| Collected data entries |
····················
## src/rtl/writeback_queue_if.sv

```systemverilog
// writeback_queue_if: groups the load/ALU result handshakes, the register-file
// write beat, the occupancy count and, when WBQ_BYPASS_EN is defined, the
// operand-fetch lookup ports of writeback_queue.
// The master modport is the queue side and the slave modport is the
// surrounding core and register file.
interface writeback_queue_if #(
  parameter int DEPTH = 4,
  parameter int XLEN  = 32
);
  localparam int CNT_W = $clog2(DEPTH) + 1;

  // load result path
  logic            ld_valid;
  logic            ld_ready;
  logic [4:0]      ld_rd;
  logic [XLEN-1:0] ld_data;

  // ALU result path
  logic            alu_valid;
  logic            alu_ready;
  logic [4:0]      alu_rd;
  logic [XLEN-1:0] alu_data;

  // register file write beat
  logic            reg_wr;
  logic [4:0]      wr_rd;
  logic [XLEN-1:0] wr_data;
  logic            rf_ready;

  // occupancy
  logic [CNT_W-1:0] pending_cnt;

`ifdef WBQ_BYPASS_EN
  // operand-fetch lookup
  logic [4:0]      rs1;
  logic [4:0]      rs2;
  logic            byp1_hit;
  logic            byp2_hit;
  logic [XLEN-1:0] byp1_data;
  logic [XLEN-1:0] byp2_data;
`endif

  modport master (
    input  ld_valid, ld_rd, ld_data,
    output ld_ready,
    input  alu_valid, alu_rd, alu_data,
    output alu_ready,
    output reg_wr, wr_rd, wr_data,
    input  rf_ready,
    output pending_cnt
`ifdef WBQ_BYPASS_EN
    ,
    input  rs1, rs2,
    output byp1_hit, byp2_hit, byp1_data, byp2_data
`endif
  );

  modport slave (
    output ld_valid, ld_rd, ld_data,
    input  ld_ready,
    output alu_valid, alu_rd, alu_data,
    input  alu_ready,
    input  reg_wr, wr_rd, wr_data,
    output rf_ready,
    input  pending_cnt
`ifdef WBQ_BYPASS_EN
    ,
    output rs1, rs2,
    input  byp1_hit, byp2_hit, byp1_data, byp2_data
`endif
  );

endinterface

```

## src/rtl/writeback_queue.sv

```systemverilog
// writeback_queue: in-order write-back FIFO between the ALU/load result
// paths and the register file. Up to two results are accepted per cycle
// (load older than ALU), writes to x0 are swallowed, and the head entry is
// offered to the register file as a reg_wr beat under rf_ready.
// Optional feature macro: WBQ_BYPASS_EN adds the rs1/rs2 lookup that returns
// the youngest pending value for a source register.
module writeback_queue #(
  parameter int DEPTH = 4,
  parameter int XLEN  = 32
) (
  input  logic clock,
  input  logic reset,
  writeback_queue_if.master bus
);
  localparam int PTR_W = $clog2(DEPTH);
  localparam int CNT_W = PTR_W + 1;

  // pointer / occupancy state
  logic [PTR_W-1:0] rd_ptr_reg, rd_ptr_next;
  logic [PTR_W-1:0] wr_ptr_reg, wr_ptr_next;
  logic [CNT_W-1:0] count_reg, count_next;

  // entry storage, flattened out of the per-entry generate blocks
  logic [4:0]      entry_rd   [DEPTH];
  logic [XLEN-1:0] entry_data [DEPTH];

  // handshake and push/pop decode
  logic             ld_fire, alu_fire;
  logic             ld_push, alu_push;
  logic [1:0]       num_push;
  logic [PTR_W-1:0] alu_slot;
  logic             head_valid;
  logic             pop;

  // Readiness looks only at the registered count, so a pop in the same
  // cycle never frees space; the ALU must leave room for a concurrent load.
  assign bus.ld_ready  = !reset && (count_reg <= CNT_W'(DEPTH - 1));
  assign bus.alu_ready = !reset && (bus.ld_valid ? (count_reg <= CNT_W'(DEPTH - 2))
                                                 : (count_reg <= CNT_W'(DEPTH - 1)));

  assign ld_fire  = bus.ld_valid  && bus.ld_ready;
  assign alu_fire = bus.alu_valid && bus.alu_ready;
  // x0 writes complete the handshake but never occupy an entry
  assign ld_push  = ld_fire  && (bus.ld_rd  != 5'd0);
  assign alu_push = alu_fire && (bus.alu_rd != 5'd0);
  assign num_push = {1'b0, ld_push} + {1'b0, alu_push};
  // the ALU result lands just behind the load when both are enqueued
  assign alu_slot = wr_ptr_reg + PTR_W'(ld_push);

  assign head_valid = (count_reg != '0);
  assign pop        = head_valid && bus.rf_ready;

  // Per-entry storage: each slot captures the load or the ALU result when
  // the write pointer (or the slot behind it) selects it.
  for (genvar gi = 0; gi < DEPTH; gi++) begin : g_entry
    logic [4:0]      rd_reg;
    logic [XLEN-1:0] data_reg;
    logic            ld_we;
    logic            alu_we;

    assign ld_we  = ld_push  && (wr_ptr_reg == PTR_W'(gi));
    assign alu_we = alu_push && (alu_slot   == PTR_W'(gi));

    // capture an incoming result into this slot; reset empties it
    always_ff @(posedge clock or posedge reset) begin
      if (reset) begin
        rd_reg   <= '0;
        data_reg <= '0;
      end else if (ld_we) begin
        rd_reg   <= bus.ld_rd;
        data_reg <= bus.ld_data;
      end else if (alu_we) begin
        rd_reg   <= bus.alu_rd;
        data_reg <= bus.alu_data;
      end
    end

    assign entry_rd[gi]   = rd_reg;
    assign entry_data[gi] = data_reg;
  end

  // next pointers and count from this cycle's pushes and pop
  always_comb begin
    wr_ptr_next = wr_ptr_reg + PTR_W'(num_push);
    rd_ptr_next = rd_ptr_reg + PTR_W'(pop);
    count_next  = count_reg + CNT_W'(num_push) - CNT_W'(pop);
  end

  // pointer and count registers
  always_ff @(posedge clock or posedge reset) begin
    if (reset) begin
      rd_ptr_reg <= '0;
      wr_ptr_reg <= '0;
      count_reg  <= '0;
    end else begin
      rd_ptr_reg <= rd_ptr_next;
      wr_ptr_reg <= wr_ptr_next;
      count_reg  <= count_next;
    end
  end

  // present the head entry as the write beat; zeros while empty
  always_comb begin
    bus.reg_wr  = head_valid;
    bus.wr_rd   = '0;
    bus.wr_data = '0;
    if (head_valid) begin
      bus.wr_rd   = entry_rd[rd_ptr_reg];
      bus.wr_data = entry_data[rd_ptr_reg];
    end
  end

  assign bus.pending_cnt = count_reg;

`ifdef WBQ_BYPASS_EN
  // Walk occupied entries oldest to youngest so the last match wins; only
  // registered entries are searched, so this cycle's pushes are invisible.
  function automatic logic [XLEN:0] lookup(input logic [4:0] rs);
    logic [XLEN:0]    result;
    logic [PTR_W-1:0] idx;
    result = '0;
    for (int i = 0; i < DEPTH; i++) begin
      idx = rd_ptr_reg + PTR_W'(i);
      if ((CNT_W'(i) < count_reg) && (rs != 5'd0) && (entry_rd[idx] == rs)) begin
        result = {1'b1, entry_data[idx]};
      end
    end
    return result;
  endfunction

  // answer both operand lookups from the pending entries
  always_comb begin
    {bus.byp1_hit, bus.byp1_data} = lookup(bus.rs1);
    {bus.byp2_hit, bus.byp2_data} = lookup(bus.rs2);
  end
`endif

endmodule

```

## src/flat_wrapper.sv

```systemverilog
// flat-port wrapper written by rule: the top's interface ports become plain ports
module writeback_queue_flat 
#(
  parameter int DEPTH = 4,
  parameter int XLEN  = 32
)
  (clock, reset, bus_ld_valid, bus_ld_rd, bus_ld_data, bus_ld_ready, bus_alu_valid, bus_alu_rd, bus_alu_data, bus_alu_ready, bus_reg_wr, bus_wr_rd, bus_wr_data, bus_rf_ready, bus_pending_cnt);
  writeback_queue_if #(.DEPTH(DEPTH), .XLEN(XLEN)) bus_i ();
  input  logic clock;
  input  logic reset;
  input wire logic [$bits(bus_i.ld_valid)-1:0] bus_ld_valid;
  input wire logic [$bits(bus_i.ld_rd)-1:0] bus_ld_rd;
  input wire logic [$bits(bus_i.ld_data)-1:0] bus_ld_data;
  output wire logic [$bits(bus_i.ld_ready)-1:0] bus_ld_ready;
  input wire logic [$bits(bus_i.alu_valid)-1:0] bus_alu_valid;
  input wire logic [$bits(bus_i.alu_rd)-1:0] bus_alu_rd;
  input wire logic [$bits(bus_i.alu_data)-1:0] bus_alu_data;
  output wire logic [$bits(bus_i.alu_ready)-1:0] bus_alu_ready;
  output wire logic [$bits(bus_i.reg_wr)-1:0] bus_reg_wr;
  output wire logic [$bits(bus_i.wr_rd)-1:0] bus_wr_rd;
  output wire logic [$bits(bus_i.wr_data)-1:0] bus_wr_data;
  input wire logic [$bits(bus_i.rf_ready)-1:0] bus_rf_ready;
  output wire logic [$bits(bus_i.pending_cnt)-1:0] bus_pending_cnt;
  assign bus_i.ld_valid = bus_ld_valid;
  assign bus_i.ld_rd = bus_ld_rd;
  assign bus_i.ld_data = bus_ld_data;
  assign bus_ld_ready = bus_i.ld_ready;
  assign bus_i.alu_valid = bus_alu_valid;
  assign bus_i.alu_rd = bus_alu_rd;
  assign bus_i.alu_data = bus_alu_data;
  assign bus_alu_ready = bus_i.alu_ready;
  assign bus_reg_wr = bus_i.reg_wr;
  assign bus_wr_rd = bus_i.wr_rd;
  assign bus_wr_data = bus_i.wr_data;
  assign bus_i.rf_ready = bus_rf_ready;
  assign bus_pending_cnt = bus_i.pending_cnt;
  writeback_queue #(.DEPTH(DEPTH), .XLEN(XLEN)) u_core (.clock(clock), .reset(reset), .bus(bus_i));
endmodule
```

## config.mk

```make
export PLATFORM = sky130hd
export DESIGN_NAME = writeback_queue_flat
export DESIGN_NICKNAME = d
export VERILOG_FILES = /design/src/rtl/writeback_queue_if.sv /design/src/rtl/writeback_queue.sv /design/src/flat_wrapper.sv
export SDC_FILE = /design/constraint.sdc
export NUM_CORES = 1
export LEC_CHECK = 0
export ABC_CLOCK_PERIOD_IN_PS = 5700
export CAP_MARGIN = 40
export CORE_MARGIN = 3
export CORE_UTILIZATION = 51
export DETAILED_ROUTE_END_ITERATION = 10
export MAX_ROUTING_LAYER = met4
export PLACE_DENSITY = 0.78
export SETUP_SLACK_MARGIN = 0.05
export SYNTH_ARGS = -nofsm -noshare
export SYNTH_HDL_FRONTEND = slang
export SYNTH_SLANG_ARGS = --single-unit
```

## constraint.sdc

```tcl
create_clock -name clock -period 5.7 [get_ports clock]
set_clock_uncertainty 0.2 [all_clocks]
set_input_delay 1.14 -clock clock [delete_from_list [all_inputs] [get_ports clock]]
set_output_delay 1.14 -clock clock [all_outputs]
set_load 0.1 [all_outputs]
```

==> After elaboration in Yosys (flattened, before gate mapping) <==
Cells that the tools add are included.
{ "totals": {"regBits": 155, "latchBits": 0, "mem_bits_rw": 0, "mem_bits_ro": 0, "in_bits": 79, "output_inout_bits": 43, "elab_cells": 77, "memories": 0} }
{ "op_classes": {"addsub": 6, "n_mul": 0, "n_div": 0, "order_cmp": 3, "n_eq_ne": 6, "shifts": 0, "muxes": 25, "n_bitwise": 1, "reduce_logical": 25} }
{ "op_table": {"columns": ["op", "count"], "rows": [
  ["32-bit two-way mux", 11],
  ["32-bit binary-select mux with 2-bit select", 1],
  ["5-bit two-way mux", 11],
  ["1-bit logical AND", 15],
  ["5-bit binary-select mux with 2-bit select", 1],
  ["5-bit nonzero test", 2],
  ["2-bit == test (second input constant)", 4],
  ["2-bit nonzero test", 4],
  ["3-bit by 2-bit less-or-equal comparator with 1-bit output (second input constant)", 2],
  ["2-bit by 1-bit adder with 2-bit output", 2],
  ["2-bit by 1-bit == test with 1-bit output (second input constant)", 2],
  ["2-bit zero test", 2],
  ["3-bit by 2-bit adder with 3-bit output", 1],
  ["3-bit >= comparator (second input constant)", 1],
  ["2-bit inverter with 3-bit output", 1],
  ["3-bit nonzero test", 1],
  ["3-bit by 1-bit subtractor with 3-bit output", 1],
  ["1-bit by 1-bit adder with 2-bit output", 1],
  ["2-bit adder", 1],
  ["1-bit zero test", 1],
  ["1-bit two-way mux", 1]
]} }

==> Longest topological paths before layout <==
Gate-level depths: netlist of the first run.
{ "logic_depth": {"ltp_word": 9, "ltp_mapped": 12, "depth_no_buf": 10} }

==> Worst setup path after synthesis of the first run <==
Ideal clock, no wire load.
{ "synth_timing": {"kind": "input to register", "startpoint": "input port reset", "endpoint": "register u_core.count_reg[2], in the netlist u_core.bus.pending_cnt[2]", "t_arrival_ps": 4548, "t_required_ps": 5338, "setup_slack_ps": 791, "stages": 12, "path_cell_list": "a311oi_2 > o211a_1 > buf_6 > buf_6 > buf_6 > ha_1 > inv_1 > ha_1 > inv_1 > fa_1 > xnor2_1 > xnor2_1"} }
{ "synth_via": {"elab_chain_len": 7, "elab_cells_between_ends": 10, "cone_classes": "add/sub: 3; reduce/logical: 7"} }
{ "synth_lines": {"columns": ["item", "line", "source"], "rows": [
  ["start: declaration", "flat_wrapper.sv:10", "input logic reset;"],
  ["1-bit zero test *", "writeback_queue.sv:37, writeback_queue.sv:38", null],
  ["1-bit logical AND, on equally long branches", "writeback_queue.sv:37, writeback_queue.sv:38", null],
  ["1-bit logical AND, on equally long branches", "writeback_queue.sv:41, writeback_queue.sv:42", null],
  ["1-bit logical AND, on equally long branches", "writeback_queue.sv:44, writeback_queue.sv:45", null],
  ["1-bit by 1-bit adder with 2-bit output *", "writeback_queue.sv:46", "assign num_push = {1'b0, ld_push} + {1'b0, alu_push};"],
  ["3-bit by 2-bit adder with 3-bit output *", "writeback_queue.sv:86", "count_next = count_reg + CNT_W'(num_push) - CNT_W'(pop);"],
  ["3-bit by 1-bit subtractor with 3-bit output *", "writeback_queue.sv:86", null],
  ["via u_core.count_next[2]", "writeback_queue.sv:21", "logic [CNT_W-1:0] count_reg, count_next;"],
  ["end signal: assignment", "writeback_queue.sv:98", "count_reg <= count_next;"],
  ["end: declaration", "writeback_queue.sv:21", null]
]} }
The timed path passes the listed nets; every way through them passes the cells marked *.
A chain may end at the register's enable or synchronous reset.

==> Worst setup path after layout of the first run <==
{ "layout_timing": {"startpoint": "register u_core.rd_ptr_reg[0]", "endpoint": "output port bus_wr_data[4]"} }
{ "layout_via": {"elab_chain_len": 5} }
{ "layout_lines": {"columns": ["item", "line", "source"], "rows": [
  ["start: declaration", "writeback_queue.sv:19", "logic [PTR_W-1:0] rd_ptr_reg, rd_ptr_next;"],
  ["start signal: assignment", "writeback_queue.sv:96", "rd_ptr_reg <= rd_ptr_next;"],
  ["2-bit inverter with 3-bit output (not written as such)", "writeback_queue.sv:109", "bus.wr_data = entry_data[rd_ptr_reg];"],
  ["32-bit binary-select mux with 2-bit select", "writeback_queue.sv:109", null],
  ["32-bit two-way mux (not written as such) (2 in series)", "writeback_queue.sv:109", null],
  ["32-bit two-way mux", "writeback_queue.sv:107", "if (head_valid) begin"],
  ["end: declaration", "flat_wrapper.sv:21", "output wire logic [$bits(bus_i.wr_data)-1:0] bus_wr_data;"]
]} }
No other way between the ends. The select of a mux whose other input is x is not followed.

==> run_results.csv, run 1 <==
group,metric,value,unit
cells_and_area,num-fill-cells,1334,
placement,dp_hpwl,16800,um
global_routing,grt_pass1_vias,9039,
clock_tree,cts.root.buffer_cell,"clkbuf_16",
worst_setup_path,crit_end_element,"output pin",
clock_tree,post_cts.resized_instances,0,
flow_run,drv_cap,0,
clock_tree,postCtsSetupRepairBufs,0,
hold_path,hold_path_end,"u_core.g_entry[0].rd_reg[0]",
detailed_routing,drt.antenna.violating_nets,0,
clock_tree,path_clk_slew,0.06,ns
floorplanning,floorplan.die_area,19400,um^2
cells_and_area,multi_input_area,4570,um^2
synth,synthCells,983,
timing,setup_tns,0,ns
run_status,outcome,"finished, final reports clean",
cells_and_area,layout.area.seq,3880,um^2
timing,post-route-period-util,77.1,%
global_routing,total_global_route_track_usage,30.1,%
synth,synth_area,9040,um^2
clock_tree,cts.htree.levels,4,
placement,place_inst,1286,
hold_path,min_path_cells,2,
worst_setup_path,critPathLaunchType,"flop",
cells_and_area,area_growth_syn_to_layout,27.7,%
clock_tree,tritoncts_num_sinks,155,
detailed_routing,first_iter_violations,1096,
clock_tree,clkLatencyLatePin,0.43,ns
worst_setup_path,cp.arrival,3.05,ns
clock_tree,tritoncts_clock_tree,"yes",
timing,max_clock_freq,228,MHz
cells_and_area,finish.cell_count_without_fillers,1318,
clock_tree,cts_max_path_buffers,2,
synth,synth-warning-count,0,
worst_setup_path,path_class,"reg -> out",
detailed_routing,drc,0,
worst_setup_path,critical_path_peak_fanout,21,
global_routing,largest_net_degree_at_the_start_of_global_routing,84,
placement,buffer_ports.inserted,121,
cells_and_area,final_core_utilization,66.7,%
cells_and_area,most_common_cell_after_layout_fill_and_taps_aside,"dfrtp_1",
worst_setup_path,r2r-start,"u_core.bus.pending_cnt[1]",
detailed_routing,via_per_inst,6.73,
floorplanning,placement_rows,48,
detailed_routing,post_drt_wl_per_cell,21.2,um
detailed_routing,postRouteWirelength,27900,um
hold_path,min_from,"u_core.g_entry[0].rd_reg[0]",
clock_tree,cts_hold_buf,0,
timing,worst_hold_margin,0.353,ns
floorplanning,ioPinCount,122,
hold_path,hp-class,"reg -> reg",
synth,postSynth.topFlopCell,"dfrtp_1",
synth,seq_area_frac_synth,42.9,%
cells_and_area,layout-drive-gt1-share,14.6,%
synth,number_of_distinct_library_cell_variants_in_the_gate_level_netlist_after_synthesis,32,
floorplanning,height_of_the_chip,139,um
timing,finalSetupViolCount,0,
cells_and_area,largest_register_ff_count,128,
placement,place.gp.congestion,0.820,
cells_and_area,layout.cells.most_common_list,"dfrtp_1 (153), nor2_1 (149), a31oi_1 (148)",
synth,mappedNetlistNets,1070,
timing,grt_setup_unrepaired,"no",
cells_and_area,fin_nets,1167,
worst_setup_path,r2r_setup_slack,2.22,ns
timing,max_slew.worst_pin.slew,0.845,ns
synth,number_of_enable_type_register_cells_in_the_synthesized_netlist,0,
timing,maxSlewViolCount,0,
synth,syn_avg_cell_area,9.19,um^2
detailed_routing,dr.pass1.iters,6,
floorplanning,die_width,139,um
clock_tree,number_of_clock_buffers_inserted_by_tritoncts,17,
synth,postSynth.asyncResetShare,100,%
timing,timing_hold_violations_final,0,
worst_setup_path,worst-r2r-cell-count,6,
timing,layout_min_cycle_time,4.39,ns
global_routing,grt_pass1_wl,45900,um
detailed_routing,detailroute.via_count,8864,
timing,worst_slew_margin_rel,43.6,%
global_routing,globalRoute.totalOverflow,0,
synth,synth_seq_cells,155,
cells_and_area,ant_cells,0,
worst_setup_path,reg2reg_to,"u_core.g_entry[1].data_reg[18]",
floorplanning,coreArea,17300,um^2
worst_setup_path,worst_ep_required_time,4.36,ns
floorplanning,initial_utilization,52.2,%
global_routing,antenna_found_initial,0,
[layout make-up]
| class | instances | area share (%) |
|---|---|---|
| clock inverter | 6 | 0.716 |
| sequential | 155 | 33.6 |
| tap | 225 | 2.44 |
| timing repair buffer | 194 | 18.6 |
| clock buffer | 26 | 4.50 |
| inverter | 11 | 0.401 |
| multi-input combinational | 701 | 39.7 |
[how the worst max path moves through the flow]
| stage | from | to | slack, ns | cells past startpoint |
|---|---|---|---|---|
| floorplan | reset | u_core.bus.pending_cnt[0] | 0.18 | 1 |
| detailed placement | reset | u_core.g_entry[1].data_reg[27] | 1.04 | 7 |
| global route | u_core.rd_ptr_reg[0] | bus_wr_data[7] | 1.14 | 5 |
| CTS | u_core.rd_ptr_reg[0] | bus_wr_data[4] | 1.25 | 5 |
| finish | u_core.rd_ptr_reg[0] | bus_wr_data[4] | 1.31 | 5 |
| global placement | bus_ld_rd[2] | u_core.g_entry[3].data_reg[1] | 1.12 | 10 |
[layer usage]
| layer | part of all wire (%) | global-route usage, % |
|---|---|---|
| met3 | 9.5 | 5.41 |
| met1 | 38 | 38.2 |
| met4 | 3.3 | 12.6 |
| met2 | 49 | 48.0 |
| met5 | 0 | - |
[worst max-delay path, stage by stage, from the launching register on]
cell and delay [ns]:
dfrtp_2 0.89, buf_4 0.37, mux4_2 0.51, nor2b_1 0.15
clkdlybuf4s50_1 0.49, buf_8 0.19
[cells in the mapped netlist (2+ instances only)]
| cell | count | share of area, % |
|---|---|---|
| nand3_1 | 74 | 4.1 |
| o21ai_1 | 50 | 2.8 |
| ha_1 | 7 | 0.97 |
| xor2_1 | 2 | 0.19 |
| o21ai_0 | 98 | 5.4 |
| a31oi_1 | 148 | 10 |
| o211ai_2 | 2 | 0.28 |
| xnor2_1 | 5 | 0.48 |
| buf_6 | 16 | 2.0 |
| buf_4 | 16 | 1.3 |
| buf_2 | 28 | 1.6 |
| nor2_1 | 151 | 6.3 |
| buf_1 | 10 | 0.42 |
| mux4_2 | 37 | 9.2 |
| clkbuf_1 | 46 | 1.9 |
| a211o_1 | 2 | 0.19 |
| o2111ai_2 | 2 | 0.33 |
| dfrtp_1 | 155 | 43 |
| inv_1 | 11 | 0.46 |
| nor2b_1 | 38 | 2.6 |
| nand4_1 | 74 | 5.1 |
[cell families (layout without fill, tap and decap cells)]
logic type / after synthesis / after routing / share of synthesized area [%]
multiplexers: 37 / 37 / 9.22
XOR/XNOR: 7 / 7 / 0.678
flip-flops: 155 / 155 / 42.9
adder cells (fa/ha/maj): 8 / 8 / 1.19
buffers and inverters: 127 / 237 / 7.66
AO/OA/AOI/OAI: 305 / 305 / 19.6
AND/OR/NAND/NOR: 344 / 344 / 18.7
[stage by stage]
step	setup WS, ns	instance area, um^2
CTS	1.25	11500
finish	1.31	11500
global route	1.14	11500
global placement	1.12	10200
detailed placement	1.04	10900
floorplan	0.182	9040
Power of run 1 is left out: the tool's default activity adds up to more than one toggle a clock period on the data nets, which glitch-free logic cannot reach.
==> run 2, diff against run 1 <==
--- a/config.mk
+++ b/config.mk
@@ -5,13 +5,13 @@
 export SDC_FILE = /design/constraint.sdc
 export NUM_CORES = 1
 export LEC_CHECK = 0
-export ABC_CLOCK_PERIOD_IN_PS = 5700
+export ABC_CLOCK_PERIOD_IN_PS = 4200
 export CAP_MARGIN = 40
 export CORE_MARGIN = 3
-export CORE_UTILIZATION = 51
+export CORE_UTILIZATION = 56
 export DETAILED_ROUTE_END_ITERATION = 10
 export MAX_ROUTING_LAYER = met4
-export PLACE_DENSITY = 0.78
+export PLACE_DENSITY = 0.81
 export SETUP_SLACK_MARGIN = 0.05
 export SYNTH_ARGS = -nofsm -noshare
 export SYNTH_HDL_FRONTEND = slang
==> constraint.sdc (replaced) <==
create_clock -name clock -period 4.2 [get_ports clock]
set_clock_uncertainty 0.2 [all_clocks]
set_input_delay 0.84 -clock clock [delete_from_list [all_inputs] [get_ports clock]]
set_output_delay 0.84 -clock clock [all_outputs]
set_load 0.1 [all_outputs]
==> run 2 against run 1 <==
Effect of this change: die area is 8.6% lower; flip-flop and latch count did not move; critical path depth rose by 4; critical path type is now in -> reg; setup slack lost 0.74 ns; clock-buffer cell count shrank 1; register-to-register slack lost 0.88 ns.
····················
| Exercise objective |
Reading through the records above, report each line in which the string "that" is found.

| Answer to the problem |
// Optional feature macro: WBQ_BYPASS_EN adds the rs1/rs2 lookup that returns
Cells that the tools add are included.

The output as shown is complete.